Beware the Dark Side of Sweet Tea

Iced tea on a hot summer day. What could possibly go wrong?

According to the U.S. Tea Association, Americans collectively sip, gulp, and guzzle over 80 billion servings of tea each year, and 85 percent of that is iced. Tea at any temperature is generally touted as healthy stuff, laden with antioxidants that may help us fend off such ailments as cancer and cardiovascular disease. On the other hand, at least one recent study shows that there may be a dark side to iced tea.

Iced tea, legend has it, first saw the light of day at the 1904 St. Louis World’s Fair—a 184-day spectacle that drew over 20 million visitors and featured such exhibits as the world’s largest locomotive, fourteen baby incubators (complete with babies), 140 automobiles, and a life-size elephant made entirely of almonds.

For food, attendees had their pick of 35 restaurants, among them Faust’s Tyrolean Alps Restaurant, which served caviar sandwiches, and the Anthracite Coal Mine Restaurant, where waiters dressed as coal miners seated customers at tables lit by miner’s lamps. If strapped, fairgoers could pick up free snacks at the Minnesota State Building, which daily served free lunches of baked beans, pickles, and bread and butter

However, in the blisteringly hot St. Louis summer, nobody wanted to wash any of this food down with a cup of hot tea. This led Richard Blechynden, Britain’s India Tea Commissioner and director of the fair’s hot-tea-featuring East Indian Pavilion, to dump ice into his rejected beverage. The new iced tea was an instant hit.

It’s a great story, but—like many foods supposedly invented at the Fair—iced tea had been around in one form or another for decades. Cold tea punches, heavily laced with booze, were popular throughout the nineteenth century. Chatham Artillery Punch—reportedly served to President James Monroe on a visit to Georgia in 1819—combined tea with generous doses of rum, brandy, bourbon, and champagne. (“Serve with caution,” advises a modern version of the recipe.)

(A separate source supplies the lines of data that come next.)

<file path="config.mk">
export PLATFORM = sky130hd
export DESIGN_NAME = tmr_ccp_unit
export DESIGN_NICKNAME = d
export VERILOG_FILES = /design/src/rtl/tmr_pkg.sv /design/src/rtl/tmr_ext_edge.sv /design/src/rtl/tmr_count.sv /design/src/rtl/tmr_chan.sv /design/src/rtl/tmr_ccp_unit.sv
export SDC_FILE = /design/constraint.sdc
export NUM_CORES = 1
export LEC_CHECK = 0
export ABC_AREA = 1
export ABC_CLOCK_PERIOD_IN_PS = 1900
export BUFFER_PORTS_ARGS = -buffer_cell sky130_fd_sc_hd__buf_2
export CAP_MARGIN = 25
export CORE_ASPECT_RATIO = 0.9
export CORE_MARGIN = 4
export CORE_UTILIZATION = 50
export CTS_CLUSTER_DIAMETER = 100
export CTS_CLUSTER_SIZE = 24
export DETAILED_ROUTE_END_ITERATION = 10
export PLACE_DENSITY = 0.68
export SYNTH_ARGS = -nofsm -noshare
export SYNTH_HDL_FRONTEND = slang
export SYNTH_HIERARCHICAL = 1
export SYNTH_SLANG_ARGS = --single-unit
</file>
<file path="constraint.sdc">
create_clock -name clk -period 1.9 [get_ports clk]
set_input_delay 0.095 -clock clk [delete_from_list [all_inputs] [get_ports clk]]
set_output_delay 0.095 -clock clk [all_outputs]
set_load 0.03 [all_outputs]
</file>
<file path="src/rtl/tmr_pkg.sv">
// Shared definitions for the timer/channel block: register addresses and channel modes.
package tmr_pkg;
    localparam logic [2:0] A_CNT_LO = 3'd0;
    localparam logic [2:0] A_CNT_HI = 3'd1;
    localparam logic [2:0] A_CH_LO  = 3'd2;
    localparam logic [2:0] A_CH_HI  = 3'd3;
    localparam logic [2:0] A_CTRL   = 3'd4;
    localparam logic [2:0] A_FLAGS  = 3'd5;
    localparam logic [2:0] A_IEN    = 3'd6;

    typedef enum logic [1:0] {
        CH_OFF     = 2'd0,
        CH_CAPTURE = 2'd1,
        CH_COMPARE = 2'd2,
        CH_PERIOD  = 2'd3
    } ch_mode_t;
endpackage

</file>
<file path="src/rtl/tmr_ext_edge.sv">
// External count front end: synchronizes an asynchronous input, arms on the
// first falling edge after the timer runs, then emits one pulse per rising edge.
// Assumes the input is slower than half the system clock.
module tmr_ext_edge #(
    parameter int STAGES = 2
) (
    input  logic clk,
    input  logic rst_n,
    input  logic ext_in,
    input  logic run,
    output logic inc
);
    logic [STAGES:0] pipe;
    logic            armed;
    logic            rise, fall;

    // First synchronizer stage samples the raw input.
    always_ff @(posedge clk) begin
        if (!rst_n) pipe[0] <= 1'b0;
        else        pipe[0] <= ext_in;
    end

    // Remaining synchronizer stages plus one history flop.
    generate
        for (genvar i = 1; i <= STAGES; i++) begin : g_sync
            always_ff @(posedge clk) begin
                if (!rst_n) pipe[i] <= 1'b0;
                else        pipe[i] <= pipe[i-1];
            end
        end
    endgenerate

    assign rise = pipe[STAGES-1] & ~pipe[STAGES];
    assign fall = ~pipe[STAGES-1] & pipe[STAGES];

    // Arm on a falling edge while running; disarm whenever stopped.
    always_ff @(posedge clk) begin
        if (!rst_n)    armed <= 1'b0;
        else if (!run) armed <= 1'b0;
        else if (fall) armed <= 1'b1;
    end

    assign inc = run & armed & rise;

    assert_rearm_R9: assert property (@(posedge clk) disable iff (!rst_n)
        !run |=> !inc);
endmodule

</file>
<file path="src/rtl/tmr_count.sv">
// Up-counter with byte loads. Priority: byte write, then clear, then step.
// Reports a wrap pulse when a step leaves the all-ones value.
module tmr_count #(
    parameter int BYTE_W = 8,
    localparam int W = 2 * BYTE_W
) (
    input  logic              clk,
    input  logic              rst_n,
    input  logic              step,
    input  logic              clr,
    input  logic              wr_lo,
    input  logic              wr_hi,
    input  logic [BYTE_W-1:0] wdata,
    output logic [W-1:0]      cnt,
    output logic              wrap
);
    logic load;
    assign load = wr_lo | wr_hi;
    assign wrap = step & ~load & ~clr & (&cnt);

    // Count register update with write-over-clear-over-step priority.
    always_ff @(posedge clk) begin
        if (!rst_n)     cnt <= '0;
        else if (wr_lo) cnt[BYTE_W-1:0] <= wdata;
        else if (wr_hi) cnt[W-1:BYTE_W] <= wdata;
        else if (clr)   cnt <= '0;
        else if (step)  cnt <= cnt + 1'b1;
    end

    assert_clear_zero_R6: assert property (@(posedge clk) disable iff (!rst_n)
        (clr && !load) |=> cnt == '0);
    assert_write_wins_R7: assert property (@(posedge clk) disable iff (!rst_n)
        (wr_lo && clr) |=> cnt[BYTE_W-1:0] == $past(wdata));
endmodule

</file>
<file path="src/rtl/tmr_chan.sv">
// Capture/compare channel: holds the channel register, captures the count on
// an event, and detects matches; in period mode it requests a counter clear.
module tmr_chan #(
    parameter int BYTE_W = 8,
    localparam int W = 2 * BYTE_W
) (
    input  logic                clk,
    input  logic                rst_n,
    input  tmr_pkg::ch_mode_t   mode,
    input  logic                run,
    input  logic                cap_evt,
    input  logic [W-1:0]        cnt,
    input  logic                wr_lo,
    input  logic                wr_hi,
    input  logic [BYTE_W-1:0]   wdata,
    output logic [W-1:0]        ch_val,
    output logic                ch_set,
    output logic                clr
);
    import tmr_pkg::*;
    logic match, capture;

    assign match   = run & (mode == CH_COMPARE || mode == CH_PERIOD) & (ch_val == cnt);
    assign capture = (mode == CH_CAPTURE) & cap_evt;
    assign clr     = match & (mode == CH_PERIOD);
    assign ch_set  = match | capture;

    // Channel register: software byte writes beat a capture.
    always_ff @(posedge clk) begin
        if (!rst_n)       ch_val <= '0;
        else if (wr_lo)   ch_val[BYTE_W-1:0] <= wdata;
        else if (wr_hi)   ch_val[W-1:BYTE_W] <= wdata;
        else if (capture) ch_val <= cnt;
    end

    assert_capture_copy_R4: assert property (@(posedge clk) disable iff (!rst_n)
        (mode == CH_CAPTURE && cap_evt && !wr_lo && !wr_hi) |=> ch_val == $past(cnt));
endmodule

</file>
<file path="src/rtl/tmr_ccp_unit.sv">
// Top of the timer with one capture/compare channel. Holds control, enable and
// flag registers, the read mux and the interrupt gate. The capture event is
// assumed synchronous to clk; the external count input may be asynchronous.
module tmr_ccp_unit #(
    parameter int BYTE_W      = 8,
    parameter int SYNC_STAGES = 2
) (
    input  logic              clk,
    input  logic              rst_n,
    input  logic              ext_cnt,
    input  logic              cap_evt,
    input  logic              wr_en,
    input  logic [2:0]        addr,
    input  logic [BYTE_W-1:0] wdata,
    output logic [BYTE_W-1:0] rd_data,
    output logic              ovf_flag,
    output logic              ch_flag,
    output logic              irq
);
    import tmr_pkg::*;
    localparam int W = 2 * BYTE_W;

    logic [3:0]   ctrl_q, ien_q;
    logic         run, ext_mode, ext_inc, step, wrap, ch_set, clr;
    logic         wr_cnt_lo, wr_cnt_hi, wr_ch_lo, wr_ch_hi, wr_flags;
    logic [W-1:0] cnt, ch_val;
    ch_mode_t     mode;

    assign run       = ctrl_q[0];
    assign ext_mode  = ctrl_q[1];
    assign mode      = ch_mode_t'(ctrl_q[3:2]);
    assign wr_cnt_lo = wr_en && addr == A_CNT_LO;
    assign wr_cnt_hi = wr_en && addr == A_CNT_HI;
    assign wr_ch_lo  = wr_en && addr == A_CH_LO;
    assign wr_ch_hi  = wr_en && addr == A_CH_HI;
    assign wr_flags  = wr_en && addr == A_FLAGS;
    assign step      = run & (ext_mode ? ext_inc : 1'b1);

    tmr_ext_edge #(.STAGES(SYNC_STAGES)) u_edge (
        .clk(clk), .rst_n(rst_n), .ext_in(ext_cnt), .run(run), .inc(ext_inc));

    tmr_count #(.BYTE_W(BYTE_W)) u_cnt (
        .clk(clk), .rst_n(rst_n), .step(step), .clr(clr),
        .wr_lo(wr_cnt_lo), .wr_hi(wr_cnt_hi), .wdata(wdata),
        .cnt(cnt), .wrap(wrap));

    tmr_chan #(.BYTE_W(BYTE_W)) u_chan (
        .clk(clk), .rst_n(rst_n), .mode(mode), .run(run), .cap_evt(cap_evt),
        .cnt(cnt), .wr_lo(wr_ch_lo), .wr_hi(wr_ch_hi), .wdata(wdata),
        .ch_val(ch_val), .ch_set(ch_set), .clr(clr));

    // Control and enable registers, loaded by software writes.
    always_ff @(posedge clk) begin
        if (!rst_n) begin
            ctrl_q <= '0;
            ien_q  <= '0;
        end else if (wr_en) begin
            if (addr == A_CTRL) ctrl_q <= wdata[3:0];
            if (addr == A_IEN)  ien_q  <= wdata[3:0];
        end
    end

    // Sticky flags: software load, hardware set has priority.
    always_ff @(posedge clk) begin
        if (!rst_n) begin
            ovf_flag <= 1'b0;
            ch_flag  <= 1'b0;
        end else begin
            ovf_flag <= (wr_flags ? wdata[0] : ovf_flag) | wrap;
            ch_flag  <= (wr_flags ? wdata[1] : ch_flag)  | ch_set;
        end
    end

    // Read mux over the register map.
    always_comb begin
        rd_data = '0;
        case (addr)
            A_CNT_LO: rd_data = cnt[BYTE_W-1:0];
            A_CNT_HI: rd_data = cnt[W-1:BYTE_W];
            A_CH_LO:  rd_data = ch_val[BYTE_W-1:0];
            A_CH_HI:  rd_data = ch_val[W-1:BYTE_W];
            A_CTRL:   rd_data[3:0] = ctrl_q;
            A_FLAGS:  rd_data[1:0] = {ch_flag, ovf_flag};
            A_IEN:    rd_data[3:0] = ien_q;
            default:  rd_data = '0;
        endcase
    end

    assign irq = ien_q[3] & ien_q[2] &
                 ((run & ien_q[0] & ovf_flag) | (ien_q[1] & ch_flag));

    assert_wrap_sets_ovf_R1: assert property (@(posedge clk) disable iff (!rst_n)
        wrap |=> ovf_flag);
    assert_irq_gated_R2: assert property (@(posedge clk) disable iff (!rst_n)
        irq |-> (ien_q[3] && ien_q[2]));
    assert_ovf_sticky_R3: assert property (@(posedge clk) disable iff (!rst_n)
        (ovf_flag && !wr_flags) |=> ovf_flag);
    assert_clear_no_ovf_R6: assert property (@(posedge clk) disable iff (!rst_n)
        (clr && !ovf_flag && !wr_flags) |=> !ovf_flag);
    assert_frozen_R9: assert property (@(posedge clk) disable iff (!rst_n)
        (!run && !wr_cnt_lo && !wr_cnt_hi) |=> $stable(cnt));
endmodule

</file>
==> results.py, run 1 <==
metrics = {
    "synth": {
        "ys_ff_latch": 46,
        "ys.flop_type": "dfxtp_1",
        "yosysWarnings": 6,
        "avgSynthCellArea_um2": 6.11,
        "syn_area_mm2": 0.00324,
        "ys_async_sr_fraction": 0,
        "ys_seq_area_frac": 0.284,
        "netlist_instances": 530,
        "synth.distinct_cells": 38,
        "syn_nets": 547,
        "synth_enable_flop_cells": 0,
    },
    "floorplanning": {
        "rows": 27,
        "die_y_um": 84.4,
        "die_x_um": 92.8,
        "dieArea_mm2": 0.00783,
        "io_pins": 27,
        "coreArea_mm2": 0.00622,
        "start_util": 0.521,
    },
    "critical_path": {
        "cp_max_fo": 4,
        "arrival_ps": 2160,
        "endpoint_kind": "flip-flop",
        "worstRegToRegCells": 13,
        "setup.worst_path.start": "u_chan/ch_val[9]",
        "r2r_setup_slack_ps": -40,
        "worstPathRequired_ps": 2120,
        "worst-setup-path-type": "reg -> reg",
        "r2r-start": "u_chan/ch_val[9]",
        "crit_end": "u_cnt/cnt[10]",
        "start_kind": "flip-flop",
        "timing.rr.end": "u_cnt/cnt[10]",
    },
    "global_route": {
        "grt_overflow": 0,
        "grt_pass1_wl_mm": 16.3,
        "grt_use_total": 0.260,
        "grt_antenna_before_repair": 0,
        "grt_max_degree": 47,
        "grt_pass1_vias": 3142,
    },
    "clock_tree": {
        "cts.path.max_buffers": 2,
        "clock_latency_ps": 310,
        "htreeDepth": 2,
        "cts_sinks": 46,
        "cts_inserted_buffers": 5,
        "clkTransAtPathRegs_ps": 90,
        "cts_root_buffer": "clkbuf_8",
        "cts_tree": "yes",
    },
    "cells_and_area": {
        "drive_gt1_frac": 0.304,
        "mostFrequentLayoutCells": "125 x nand2_1, 62 x inv_1, 54 x o21ai_0",
        "seqCellArea_um2": 970,
        "stdcell_area_mm2": 0.00394,
        "layout_commonest_cell": "nand2_1",
        "multiInputGateArea_mm2": 0.00202,
        "fillCellCount": 635,
        "nets": 604,
        "diodes": 0,
        "syn2layout_area_growth_pct": 21.7,
    },
    "detailed_routing": {
        "wirelength_mm": 10.3,
        "wl_per_cell_um": 15.2,
        "post-route-drc-count": 0,
        "avgViaCountPerCell": 5.39,
        "drt.antenna.violating_nets": 0,
        "vias": 3641,
        "drt_iter0_markers": 242,
        "drt_pass1_iterations": 5,
    },
    "worst_hold_path": {
        "hp-class": "in -> reg",
        "worstHoldStart": "wdata[6]",
    },
    "timing": {
        "period_minus_slack_ps": 1940,
        "setup_viol": 3,
        "final.setup_skew_ps": 8.96,
        "fmax_mhz": 515,
        "report.final.slew_viol_count": 0,
        "relSlewSlack": 0.676,
        "whs_ps": 118,
        "setup_ws_ps": -40.3,
        "rsz0062_at_grt": "true",
        "tns_ps": -85.6,
        "finalHoldViolCount": 0,
        "fin_crit_sh": 1.02,
        "tightest_slew_ps": 486,
    },
    "power": {
        "p_leak_nw": 1.74,
        "p_per_area_mw_per_mm2": 548,
        "ir_worst_vdd_v": 0.000324,
    },
    "placed_design": {
        "pre_cts_ws_ps": -44.5,
        "gp_congestion": 0.930,
        "place_area_mm2": 0.00364,
        "hpwl_mm": 7.74,
        "numPortBuffers": 26,
    },
    "job": {
        "max_cap_violations": 0,
    },
    "status": {
        "violations": "setup timing",
        "status": "finished with violations",
    },
}
critical path: stages (launching register included):
cell and delay, ps:
dfxtp_2 350, inv_2 50, nand2_4 90, nand2_1 60, nor2_1 90, nand2_1 90, nor2_1 140, nand3_2 120
nor2_4 160, nor2_4 60, a21oi_4 250, buf_6 160, o21ai_2 50, a21oi_1 180
power by group:
part	internal, W	switching, W	leakage, nW
Clock	0.000259	0.000355	0.0441
Sequential	0.00101	0.0000448	0.388
Combinational	0.000176	0.000316	1.31
area by class of cell:
type,count,area share
Timing Repair Buffer,65,0.114
Clock buffer,5,0.0174
Clock inverter,3,0.00539
Inverter,79,0.0765
Sequential cell,46,0.246
Tap cell,87,0.0276
Multi-Input combinational cell,390,0.513
metrics by stage:
step	utilization	power, W	std cells
after floorplan	-	0.00134	530
after global placement	0.585	0.00150	664
after detailed placement	0.585	0.00151	664
after CTS	0.603	0.00212	673
after global routing	0.634	0.00227	675
final	0.634	0.00216	675
registers in the layout (all words and copies together) (netlist names):
signal         flops
u_chan/ch_val     16
u_cnt/cnt         16
ctrl_q             4
ien_q              4
u_edge/pipe        3
ch_flag            1
ovf_flag           1
u_edge/armed       1
cells in the mapped netlist, types with 2 or more instances:
cell type	n	share of area
dfxtp_1	46	0.28
a21oi_2	2	0.0054
nor2_2	9	0.017
nand3_1	29	0.045
nand2_2	7	0.014
inv_1	71	0.082
o21ai_1	5	0.0077
inv_2	8	0.0093
a21oi_1	41	0.063
nor2_4	3	0.010
o21ai_2	4	0.011
buf_2	2	0.0031
nor2_1	58	0.067
buf_6	9	0.031
o21ai_0	61	0.094
nor3_1	2	0.0031
clkbuf_1	2	0.0023
or2_2	2	0.0039
nand3_2	2	0.0062
nand4_1	15	0.029
nand2_1	134	0.16
xor2_1	2	0.0054
kinds of logic after synthesis:
family,Yosys count,share of synthesized area
adders and majority gates,1,0.00386
xor gates and xnor gates,2,0.00541
AOI/OAI and AO/OA,120,0.202
and+or+nand+nor,267,0.372
DFF,46,0.284
buffers and inverters,94,0.132
how the worst min path moves through the flow:
| stage | cells after the start | slack [ps] | end |
|---|---|---|---|
| final | 3 | 120 | u_cnt/cnt[6] |
| after global routing | 3 | 90 | u_cnt/cnt[6] |
| after CTS | 3 | 90 | u_cnt/cnt[6] |
| after detailed placement | 3 | 290 | u_edge/pipe[0] |
| after global placement | 3 | 280 | u_edge/pipe[0] |
| after floorplan | 2 | 190 | u_edge/pipe[0] |
routing by layer:
metal	track usage	share of wire
met1	0.395	0.48
met2	0.389	0.44
met3	0.0349	0.063
met4	0.0546	0.013
met5	0	0
timing repair:
item                                    4_1_cts  5_1_grt
pin swaps                                     1       23
buffers inserted                              0        2
resized for setup                            10       77
hold buffers                                  1        0
endpoints found under the setup margin       11       17
endpoints found under the hold margin         1        0
(Power assumes the default switching activity.)
==> run 2: changes to the inputs <==
REMOVE_ABC_BUFFERS = 1   (was not set)
==> run 2 against run 1 <==
The flow still finishes with violations (setup timing). Global-route usage grew 0.84 points. Count of clock-buffer cells in the layout grew 1. Combinational power grew 4.3%. Critical path type unchanged. Via count grew 2.3%. Clock skew is essentially flat. Power grew 15%. Sequential power is essentially flat. Final cell count grew 2.2%. Largest cell class unchanged. Non-clock buffer count grew 15.
==> results.py, run 2 (synthesis gave the netlist of run 1 again) <==
metrics = {
    "timing": {
        "period_minus_slack_ps": 1920,
        "final.setup_skew_ps": 9.25,
        "setup_viol": 2,
        "finalHoldViolCount": 0,
        "fin_crit_sh": 1.01,
        "tightest_slew_ps": 832,
        "setup_ws_ps": -19.8,
        "rsz0062_at_grt": "true",
        "report.final.slew_viol_count": 0,
        "tns_ps": -36.7,
        "relSlewSlack": 0.445,
        "fmax_mhz": 521,
    },
    "placed_design": {
        "hpwl_mm": 7.82,
        "pre_cts_ws_ps": -96.1,
        "numPortBuffers": 26,
        "dp_cells": 672,
        "gp_congestion": 0.967,
    },
    "status": {
        "violations": "setup timing",
        "status": "finished with violations",
    },
    "clock_tree": {
        "clock_latency_ps": 310,
        "htreeDepth": 2,
        "clkTransAtPathRegs_ps": 90,
        "cts_tree": "yes",
        "cts_inserted_buffers": 5,
        "cts_root_buffer": "clkbuf_8",
        "cts_sinks": 46,
        "cts.path.max_buffers": 2,
    },
    "critical_path": {
        "worst-setup-path-type": "reg -> reg",
        "arrival_ps": 2160,
        "r2r-start": "u_chan/ch_val[1]",
        "slowest_stage": "dfxtp_4",
        "cp_cell_sequence": "inv_2 -> nand2_2 -> nand2_1 -> nor2_1 -> nand2_2 -> nor2_2 -> nand3_2 -> nor2_4 -> nor2_4 -> o21ai_4 -> buf_6 -> o21ai_0 -> a21oi_1",
        "crit_buf_inv": 2,
        "slowest_delay_ps": 380,
        "crit_family": "simple AND/OR/NAND/NOR gates",
        "path_depth": 13,
        "setup.worst_path.start": "u_chan/ch_val[1]",
        "start_kind": "flip-flop",
        "endpoint_kind": "flip-flop",
        "r2r_setup_slack_ps": -20,
        "timing.rr.end": "u_cnt/cnt[3]",
        "cp_max_fo": 6,
        "worstRegToRegCells": 13,
        "crit_end": "u_cnt/cnt[3]",
        "worstPathRequired_ps": 2140,
    },
    "cells_and_area": {
        "nets": 619,
        "syn2layout_area_growth_pct": 26.3,
        "largestRegisters": "u_chan/ch_val: 16 flops, u_cnt/cnt: 16 flops",
        "mostFrequentLayoutCells": "125 x nand2_1, 65 x inv_1, 53 x nor2_1",
        "fillCellCount": 605,
        "drive_gt1_frac": 0.307,
        "layout_commonest_cell": "nand2_1",
        "fin_cells": 690,
        "diodes": 0,
    },
    "detailed_routing": {
        "drt.antenna.violating_nets": 0,
        "wl_per_cell_um": 15.4,
        "drt_pass1_iterations": 5,
        "drt_iter0_markers": 358,
        "wirelength_mm": 10.6,
        "post-route-drc-count": 0,
        "vias": 3725,
        "avgViaCountPerCell": 5.40,
    },
    "floorplanning": {
        "start_util": 0.521,
        "die_y_um": 84.4,
        "coreArea_mm2": 0.00622,
        "dieArea_mm2": 0.00783,
        "die_x_um": 92.8,
        "io_pins": 27,
        "rows": 27,
    },
    "global_route": {
        "grt_pass1_wl_mm": 16.8,
        "grt_max_degree": 45,
        "grt_pass1_vias": 3271,
        "grt_antenna_before_repair": 0,
        "grt_use_total": 0.268,
        "grt_overflow": 0,
    },
    "worst_hold_path": {
        "hp-class": "in -> reg",
        "hold_depth": 3,
    },
    "power": {
        "ir_worst_vdd_v": 0.000479,
        "p_per_area_mw_per_mm2": 608,
        "p_leak_nw": 1.84,
    },
    "job": {
        "max_cap_violations": 0,
    },
}
-- run 2: what timing repair did --
action / CTS / global route
setup endpoints to repair: 17 / 18
resized for setup: 39 / 41
hold buffers: 1 / 0
endpoints found under the hold margin: 1 / 0
buffers inserted: 7 / 5
pin swaps: 13 / 13
-- run 2: power breakdown --
part / leakage [nW] / switching, W / total [W] / internal, W
clock: 0.0714 / 0.000356 / 0.000918 / 0.000561
combinational: 1.38 / 0.000322 / 0.000513 / 0.000191
sequential: 0.385 / 0.0000417 / 0.00105 / 0.00101
total: 1.84 / 0.000720 / 0.00249 / 0.00176
-- run 2: worst register-to-register path, stage by stage (launching register included) --
cell and delay, ps:
dfxtp_4 380, inv_2 40, nand2_2 60, nand2_1 60, nor2_1 150, nand2_2 90
nor2_2 120, nand3_2 120, nor2_4 140, nor2_4 70, o21ai_4 250, buf_6 140
o21ai_0 80, a21oi_1 170
-- run 2: cell type report --
cell class / instances / area, µm² / share of cell area
multi-input combinational: 390 / 2020 / 0.494
sequential: 46 / 956 / 0.234
timing repair buffer: 80 / 564 / 0.138
inverter: 79 / 299 / 0.0731
tap: 87 / 109 / 0.0266
clock buffer: 6 / 82.6 / 0.0202
clock inverter: 2 / 60.1 / 0.0147
-- run 2: per-stage QoR --
step                      hold slack [ps]   util  instance area [µm²]  total power, W
after CTS                             100  0.637                 3960         0.00245
after floorplan                       188      -                 3110         0.00130
after detailed placement              284  0.593                 3680         0.00152
after global routing                  131  0.658                 4090         0.00259
after global placement                280  0.593                 3680         0.00152
final                                 106  0.658                 4090         0.00249
-- run 2: how the worst min path moves through the flow --
stage	startpoint	end	slack, ps
floorplan	rst_n	u_edge/pipe[0]	190
global placement	ext_cnt	u_edge/pipe[0]	280
detailed placement	ext_cnt	u_edge/pipe[0]	280
CTS	wdata[6]	u_cnt/cnt[6]	100
global route	wdata[6]	u_cnt/cnt[6]	130
finish	wdata[6]	u_cnt/cnt[6]	110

Liquorless iced-tea recipes—tea, sugar, ice, and lemon—were popping up in cookbooks by the late 1800s; and a report in the Nevada Noticer in September 1890 indicates that iced tea was hot stuff long before Commissioner Blechynden came on the scene. The story describes a reunion of Confederate veterans in Nevada, Missouri, during which the attendees consumed 11,705 pounds of beef, 60 gallons of pickles, a wagonload of potatoes, and 880 gallons of iced tea.

So what could be the trouble with iced tea? Research by Dariush Mozaffarian, Gitanjali Singh, and colleagues at Tufts University suggests that tea all by itself is just fine, but problems arise when we beef it up with sugar. Mozaffarian’s results, based on a detailed statistical analysis of over 600,000 people from 51 countries, show that 184,000 adult deaths worldwide each year can be attributed to sugar-sweetened drinks, such as sodas, fruit drinks, sports drinks, and (sweet) iced tea. The highest death rates—variously due to diabetes, cardiovascular disease, and cancer—occurred in Mexico and the U.S.  In Japan, where the most popular drink is unsweetened tea, deaths attributed to sugary drinks were next to nothing.

The American Heart Association recommends that women consume no more than six teaspoons of added sugar daily, and men no more than nine. The average American consumes 23. (Check out this infographic for more on sugar consumption.)

In other words, while lounging in the hammock or the back porch this summer, it might be best to cut the sugar from that iced tea. Try adding lemons or limes, fresh fruit, or a sprig of mint instead.